Custom DNA probes were designed for targeted sequencing of all exons and selected introns of 341 oncogenes and tumor suppressor genes [20]. Briefly, genomic DNA from tumor samples was used to prepare barcoded libraries using the KAPA HTP protocol (Kapa Biosystems, Wilmington, MA) and the Biomek FX system (Beckman Coulter, Brea, CA). Libraries were pooled, captured and subsequently sequenced on an Illumina HiSeq 2500 system as paired-end reads. Sequenced reads were trimmed to remove vestigial adaptor sequences using TrimGalore [40], and were aligned to the hg19 human reference genome using BWA [41]. PCR duplicates were removed from the alignment output, and the aligned reads were subjected to local indel realignment and base quality recalibration using GATK [42]. Somatic variant calling was performed using MuTect [43] for single nucleotide variants (SNVs) and SomaticIndelDetector [42] for indels. Significant copy number gains and losses were detected by requiring a greater-than two-fold change in normalized coverage between tumor and a comparator reference FFPE normal. Somatic structural variants were detected using DELLY [44], requiring both paired-end and split-read support.

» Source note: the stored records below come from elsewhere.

==> config.mk <==
export PLATFORM = sky130hd
export DESIGN_NAME = parallel_bus_master_flat
export DESIGN_NICKNAME = d
export VERILOG_FILES = /design/src/rtl/parallel_bus_master_if.sv /design/src/rtl/parallel_bus_master.sv /design/src/flat_wrapper.sv
export SDC_FILE = /design/constraint.sdc
export NUM_CORES = 1
export LEC_CHECK = 0
export CAP_MARGIN = 15
export CORE_AREA = 2 2 80 120
export CTS_BUF_LIST = sky130_fd_sc_hd__clkbuf_8
export DETAILED_ROUTE_END_ITERATION = 8
export DIE_AREA = 0 0 82 122
export HOLD_SLACK_MARGIN = 0.15
export PLACE_DENSITY = 0.83
export SLEW_MARGIN = 20
export SYNTH_ARGS = -nofsm -noshare
export SYNTH_HDL_FRONTEND = slang
export SYNTH_SLANG_ARGS = --single-unit
==> constraint.sdc <==
create_clock -name clk -period 4.04 [get_ports clk]
set_input_delay 0.808 -clock clk [delete_from_list [all_inputs] [get_ports clk]]
set_output_delay 0.808 -clock clk [all_outputs]
set_load 0.005 [all_outputs]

PLCG1 and PTPRB sequencing

A custom amplicon panel covering the PLCG1 (75 amplicons, covering 4494 of 4613 coding bases) and PTPRB genes (107 amplicons, covering all 7402 coding bases) was designed and prepared applying the GeneRead Library Prep Kit from QIAGEN® according to the manufacturer's instructions. NEBNext Ultra DNA Library Prep Mastermix Set and NEBNext Multiplex Oligos for Illumina from New England Biolabs were applied for adapter ligation and barcoding and 24 samples sequenced in parallel on an Illumina MiSeq. Sequence reads were aligned to the human reference sequence (hg19) using BWA and post-processed using tools from GATK and Picard for indel realignment and base quality recalibration. Variant calling for SNVs and indels was performed using a combination of MuTect [43] and Varscan [45]. Single nucleotide polymorphisms (SNPs) corresponding to common population variants were filtered out by removing variants with greater than 1% prevalence in the 1000 genomes cohort. Mutations were reported if they were predicted to result in non-synonymous alterations in protein-coding DNA sequences, and if the overall coverage of the mutation site was ≥50 reads, with ≥20 mutant reads and the variant allele frequency was ≥5%. The criteria for reporting known oncogenic hotspots from COSMIC [46] or TCGA [47, 48] was less stringent: ≥10 mutant reads and variant allele frequency ≥2%.